For years, the Upper West Side of Manhattan has been the site of a war between the forces of gentrification and the social-services industry. In July, for example, the neighborhood saw two murders over consecutive weekends in homeless shelters in the West Nineties. Now comes an organization called Aguila, which is in the process of moving 400 homeless people into a building that it has rented on West 95th Street, where the homeless will be housed alongside existing residents. On August 7, the office of Manhattan Borough President Scott Stringer held a rally to oppose the plan. Though the rally was welcome news, it was disturbingly reminiscent of a 2011 controversy over a similar plan to convert a building called the Alexander, on 94th Street, into a 200-person shelter. The Alexander plan seems to have been abandoned—a victory for Upper West Side residents—but the repetition shows how such proposals will keep popping up until politicians confront some real problems with New York’s treatment of troubled populations.

One of those problems is a piece of 2010 legislation backed, as it happens, by two of the politicians who attended the August 7 rally: New York State Assemblywoman Linda Rosenthal and New York City Councilwoman Gale Brewer. The legislation banned the Upper West Side’s SRO apartment buildings—“single-room occupancy” buildings whose small apartments lack their own kitchens and bathrooms—from operating budget hotels. The law meant that the owners of SRO buildings lost a way of competing with social-services organizations, which try to buy or rent the same buildings and use them as warehouses for homeless or MICA (“mentally ill, chemically addicted”) populations. When you realize that the government pays the social-services organizations up to $3,000 a month per resident, you’ll understand why the hotels legislation opened the door for the organizations to move in.

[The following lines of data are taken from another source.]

**src/rtl/param_seq_comparator.sv**
```systemverilog
// param_seq_comparator
// Multi-cycle magnitude comparator: scans two WIDTH-bit operands most
// significant digit first, DIGIT bits per clock, and reports L/E/G plus the
// number of digits examined. Two's-complement operands are handled by
// flipping the sign bit at capture so the scan itself is always unsigned.
// Optional feature macro: SEQ_CMP_EARLY_EXIT_EN -- when defined, the scan
// stops at the first differing digit; otherwise every scan runs all N digits.
module param_seq_comparator #(
   parameter int WIDTH = 32,
   parameter int DIGIT = 1
) (
   input  logic                                 clk,
   input  logic                                 reset,
   input  logic                                 start,
   input  logic                                 signed_mode,
   input  logic [WIDTH-1:0]                     temp_a,
   input  logic [WIDTH-1:0]                     temp_b,
   output logic                                 busy,
   output logic                                 done,
   output logic                                 L,
   output logic                                 E,
   output logic                                 G,
   output logic [$clog2(WIDTH/DIGIT+1)-1:0]     digits
);

   localparam int N  = WIDTH / DIGIT;
   localparam int CW = $clog2(N + 1);

   localparam logic [1:0] S_IDLE = 2'd0;
   localparam logic [1:0] S_RUN  = 2'd1;
   localparam logic [1:0] S_DONE = 2'd2;

   localparam logic [CW-1:0] LAST_DIGIT = CW'(N - 1);

   logic [1:0]       state_q, state_d;
   logic [WIDTH-1:0] a_q, a_d;
   logic [WIDTH-1:0] b_q, b_d;
   logic             diff_q, diff_d;
   logic             diff_lt_q, diff_lt_d;
   logic             busy_q, busy_d;
   logic             done_q, done_d;
   logic             l_q, l_d;
   logic             e_q, e_d;
   logic             g_q, g_d;
   logic [CW-1:0]    digits_q, digits_d;

   logic [DIGIT-1:0] dig_a_s;
   logic [DIGIT-1:0] dig_b_s;
   logic             differ_s;
   logic             found_s;
   logic             lt_s;

   // Current top digit of the shifting operands and the running difference verdict
   always_comb begin
      dig_a_s  = a_q[WIDTH-1 -: DIGIT];
      dig_b_s  = b_q[WIDTH-1 -: DIGIT];
      differ_s = (dig_a_s != dig_b_s);
      found_s  = diff_q | differ_s;
      if (diff_q) begin
         lt_s = diff_lt_q;
      end else begin
         lt_s = (dig_a_s < dig_b_s);
      end
   end

   // Next-state logic for the IDLE/RUN/DONE sequencer and result registers
   always_comb begin
      state_d   = state_q;
      a_d       = a_q;
      b_d       = b_q;
      diff_d    = diff_q;
      diff_lt_d = diff_lt_q;
      busy_d    = busy_q;
      done_d    = 1'b0;
      l_d       = l_q;
      e_d       = e_q;
      g_d       = g_q;
      digits_d  = digits_q;

      case (state_q)
         S_IDLE, S_DONE: begin
            if (start) begin
               // Sign-bit flip maps two's-complement order onto unsigned order
               a_d       = {temp_a[WIDTH-1] ^ signed_mode, temp_a[WIDTH-2:0]};
               b_d       = {temp_b[WIDTH-1] ^ signed_mode, temp_b[WIDTH-2:0]};
               diff_d    = 1'b0;
               diff_lt_d = 1'b0;
               busy_d    = 1'b1;
               l_d       = 1'b0;
               e_d       = 1'b0;
               g_d       = 1'b0;
               digits_d  = {CW{1'b0}};
               state_d   = S_RUN;
            end else begin
               state_d = state_q;
            end
         end
         S_RUN: begin
            // Shift the next digit into the top position for the following cycle
            a_d       = a_q << DIGIT;
            b_d       = b_q << DIGIT;
            digits_d  = digits_q + CW'(1);
            diff_d    = found_s;
            diff_lt_d = lt_s;
`ifdef SEQ_CMP_EARLY_EXIT_EN
            if (differ_s || (digits_q == LAST_DIGIT)) begin
`else
            if (digits_q == LAST_DIGIT) begin
`endif
               state_d = S_DONE;
               busy_d  = 1'b0;
               done_d  = 1'b1;
               l_d     = found_s & lt_s;
               g_d     = found_s & ~lt_s;
               e_d     = ~found_s;
            end else begin
               state_d = S_RUN;
            end
         end
         default: begin
            state_d  = S_IDLE;
            busy_d   = 1'b0;
            l_d      = 1'b0;
            e_d      = 1'b0;
            g_d      = 1'b0;
            digits_d = {CW{1'b0}};
         end
      endcase
   end

   // State and result registers with synchronous active-low reset
   always_ff @(posedge clk) begin
      if (!reset) begin
         state_q   <= S_IDLE;
         a_q       <= {WIDTH{1'b0}};
         b_q       <= {WIDTH{1'b0}};
         diff_q    <= 1'b0;
         diff_lt_q <= 1'b0;
         busy_q    <= 1'b0;
         done_q    <= 1'b0;
         l_q       <= 1'b0;
         e_q       <= 1'b0;
         g_q       <= 1'b0;
         digits_q  <= {CW{1'b0}};
      end else begin
         state_q   <= state_d;
         a_q       <= a_d;
         b_q       <= b_d;
         diff_q    <= diff_d;
         diff_lt_q <= diff_lt_d;
         busy_q    <= busy_d;
         done_q    <= done_d;
         l_q       <= l_d;
         e_q       <= e_d;
         g_q       <= g_d;
         digits_q  <= digits_d;
      end
   end

   assign busy   = busy_q;
   assign done   = done_q;
   assign L      = l_q;
   assign E      = e_q;
   assign G      = g_q;
   assign digits = digits_q;

endmodule

```
**config.mk**
```make
export PLATFORM = sky130hd
export DESIGN_NAME = param_seq_comparator
export DESIGN_NICKNAME = d
export VERILOG_FILES = /design/src/rtl/param_seq_comparator.sv
export SDC_FILE = /design/constraint.sdc
export NUM_CORES = 1
export LEC_CHECK = 0
export ABC_AREA = 1
export CORE_MARGIN = 2
export CORE_UTILIZATION = 53
export DETAILED_ROUTE_END_ITERATION = 8
export HOLD_SLACK_MARGIN = 0.08
export PLACE_DENSITY = 0.84
export SETUP_SLACK_MARGIN = 0.5
export SYNTH_ARGS = -nofsm -noshare
export SYNTH_HDL_FRONTEND = slang
export SYNTH_SLANG_ARGS = --single-unit
```
**constraint.sdc**
```tcl
create_clock -name clk -period 3.8 [get_ports clk]
set_clock_uncertainty 0.15 [all_clocks]
set_input_delay 0.76 -clock clk [delete_from_list [all_inputs] [get_ports clk]]
set_output_delay 0.76 -clock clk [all_outputs]
set_load 0.005 [all_outputs]
```
==> results.yml <==
cells_and_area:
  seq_area_mm2: 0.00158
  fin_area_mm2: 0.00423
  multi_input_area_mm2: 0.00147
  final_nets: 585
  final_cell_mix: "nand2_1 (210), dfxtp_1 (79), clkdlybuf4s50_1 (78)"
  layout_commonest_cell: "nand2_1"
  area_growth_syn_to_layout_pct: 27.7
  fin_cells: 594
  drive_above_1_share: 0.0520
  n_fill_cell: 493
  antenna_cells: 0
placement:
  gp_congestion: 0.791
  dpl.hpwl_um: 4880
  numPortBuffers: 78
  placed_area_mm2: 0.00403
  post-place-cells: 579
floorplanning:
  fp-row-count: 28
  initial_core_util: 0.553
  io_pins: 79
  dieArea_mm2: 0.00690
  dieHeight_um: 83.1
  core_area_mm2: 0.00599
  die_x_um: 83.1
sta:
  holdWs_ns: 0.303
  period_minus_slack_ns: 2.35
  setup_viol: 0
  clock.fmax_mhz: 426
  relSlewSlack: 0.355
  rsz0062_at_grt: "no"
  report.final.slew_viol_count: 0
  fin_crit_sh: 0.618
  tightest_slew_ns: 0.965
  timing.final.hold_violations: 0
  timing.setup.tns_ns: 0
synth:
  yosys.area.top_type: "dfxtp_1"
  syn-num-nets: 519
  synth_seq_cells: 79
  syn_area_per_cell_um2: 7.38
  synth_area_leaders: "dfxtp_1 (48%), nand2_1 (24%), a31oi_1 (11%)"
  yosysTopAreaCellShare: 0.478
  synth_cells: 449
  post_synth_num_cell_types: 27
  yosys_warnings: 0
  synth_seq_area_share: 0.478
  syn_area_mm2: 0.00331
cts:
  clock_latency_ns: 0.35
  root_buffer: "clkbuf_8"
  cts_made_buffers: 9
  cts_resized: 0
  cts_tree: "yes"
  clock_sink_count: 79
  cts_setup_buffers: 0
  clk_pin_slew_ns: 0.07
  cts_buffer_depth: 2
  hold_buffers: 0
  htree_levels: 3
grt:
  antenna_found_initial: 0
  grt_max_degree: 62
  grt_pass1_wl_um: 12600
  grt_overflow_total: 0
  grt_pass1_vias: 2953
  track_usage: 0.220
flow_run:
  cap_violations: 0
detailed_routing:
  vias: 3170
  drt-total-wl_um: 7460
  vias_per_cell: 5.34
  ant_nets: 0
  wire_per_inst_um: 12.6
  dr.pass1.iters: 5
  drc_errors: 0
  drt_iter0_drc: 203
setup_path:
  endpoint_kind: "flip-flop"
  reg2reg_depth: 4
  r2r_slack_ns: 1.91
  crit_required_ns: 3.91
  worst_r2r_endpoint: "b_q[29]$_SDFFE_PN0P_"
  path_class: "input pin to flip-flop"
  crit_fanout: 39
  reg2reg_from: "state_q[0]$_SDFFE_PN0P_"
  arrival_ns: 2.46
  cp-start-kind: "input pin"
hold_path:
  hold_end: "a_q[29]$_SDFFE_PN0P_"
  worstHoldStart: "a_q[28]$_SDFFE_PN0P_"
  hold_depth: 2
  hold_class: "flip-flop to flip-flop"
power_and_ir_drop:
  peakVddDrop_mv: 0.278
  powerDensity_mw_per_mm2: 426
  p_leak_nw: 1.57
  power.total_w: 0.00180
outcome:
  outcome: "finished, final reports clean"
[worst max-delay path, cell delays in order]
cell,delay [ns]
clkdlybuf4s50_1,0.53
nand2_4,0.10
inv_2,0.48
buf_4,0.32
nand2_1,0.09
a31oi_1,0.18
[registers in the layout, indices dropped and copies added, names as in the netlist, 2 cells and up]
signal and cells:
b_q 32, state_q 2, digits 6, a_q 32
[where the power goes]
| part | internal [W] | switching (W) | leakage [nW] |
|---|---|---|---|
| clock network | 0.000335 | 0.000288 | 0.0985 |
| logic | 0.000127 | 0.000139 | 0.822 |
| registers | 0.000884 | 0.0000299 | 0.648 |
| total | 0.00135 | 0.000456 | 1.57 |
[cells by family (layout without fill, tap and decap cells)]
kind of cell	count (synthesis)	count (layout)	synth area share
adder cells (fa/ha/maj)	2	2	0.00755
buffers and inverters	47	117	0.0782
flip-flops	79	79	0.478
XOR/XNOR	2	2	0.00529
AND/OR/NAND/NOR	237	237	0.279
AO/OA/AOI/OAI	82	82	0.153
[cell usage after synthesis, drive strengths merged]
| cell type | number |
|---|---|
| buf | 23 |
| a31oi | 56 |
| inv | 21 |
| o211ai | 1 |
| nor2 | 15 |
| nand2 | 214 |
| o21ai | 10 |
| o32ai | 1 |
| o21bai | 1 |
| nand3 | 7 |
| ha | 2 |
| clkbuf | 3 |
| a22o | 1 |
| nand4 | 1 |
| o22ai | 1 |
| a21oi | 11 |
| xor2 | 2 |
| dfxtp | 79 |
[worst max-delay path by stage]
stage | start | end | cells past startpoint
final | start | a_q[3]$_SDFFE_PN0P_ | 6
after global routing | start | a_q[4]$_SDFFE_PN0P_ | 6
after CTS | start | b_q[29]$_SDFFE_PN0P_ | 6
after floorplan | reset | a_q[27]$_SDFFE_PN0P_ | 4
after global placement | start | b_q[17]$_SDFFE_PN0P_ | 6
after detailed placement | start | b_q[20]$_SDFFE_PN0P_ | 6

Though intended to protect existing SRO tenants from being evicted by landlords in search of higher profits, the law has made tenants’ lives worse, not better. When a landlord decides to run an improvised hotel in his building, the building’s services generally improve through the introduction of hotel amenities—a 24-hour concierge, for example. But when a shelter opens in an SRO building, tenants find themselves sharing hallways and bathrooms with a homeless, often drug-addicted population. Since the hotel legislation directly precipitated this latest encroachment of social-services providers, one obvious step is to roll back the law and allow SRO buildings to function as budget hotels once again, so long as they honor the leases of existing tenants.

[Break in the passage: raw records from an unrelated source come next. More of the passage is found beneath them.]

## config.mk

```make
export PLATFORM = sky130hd
export DESIGN_NAME = data_mem_arbiter
export DESIGN_NICKNAME = d
export VERILOG_FILES = /design/src/rtl/data_mem_arbiter.sv
export SDC_FILE = /design/constraint.sdc
export NUM_CORES = 1
export LEC_CHECK = 0
export ABC_AREA = 1
export CORE_MARGIN = 4
export CORE_UTILIZATION = 40
export DETAILED_ROUTE_END_ITERATION = 10
export GPL_TIMING_DRIVEN = 1
export PLACE_DENSITY = 0.77
export SYNTH_ARGS = -nofsm -noshare
export SYNTH_HDL_FRONTEND = slang
export SYNTH_SLANG_ARGS = --single-unit
export TNS_END_PERCENT = 20
```

## constraint.sdc

```tcl
create_clock -name Clock -period 3.27 [get_ports Clock]
set_input_delay 0.654 -clock Clock [delete_from_list [all_inputs] [get_ports Clock]]
set_output_delay 0.654 -clock Clock [all_outputs]
set_load 0.02 [all_outputs]
```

A second problem involves the “fair share” mandate in the city’s charter, which says that each neighborhood should bear its portion of social services and that no one neighborhood should shoulder an excessive burden. That mandate is clearly being disregarded when the Upper West Side hosts nearly 2,000 “supportive-housing” units and the Upper East Side fewer than 100. In fact, in recent years, the blocks around the Aguila facility have seen half a dozen proposals for homeless shelters and “supportive housing” for MICA patients. “Fair share” should be properly enforced, compelling social-services developers to distribute their facilities equally across the city’s neighborhoods.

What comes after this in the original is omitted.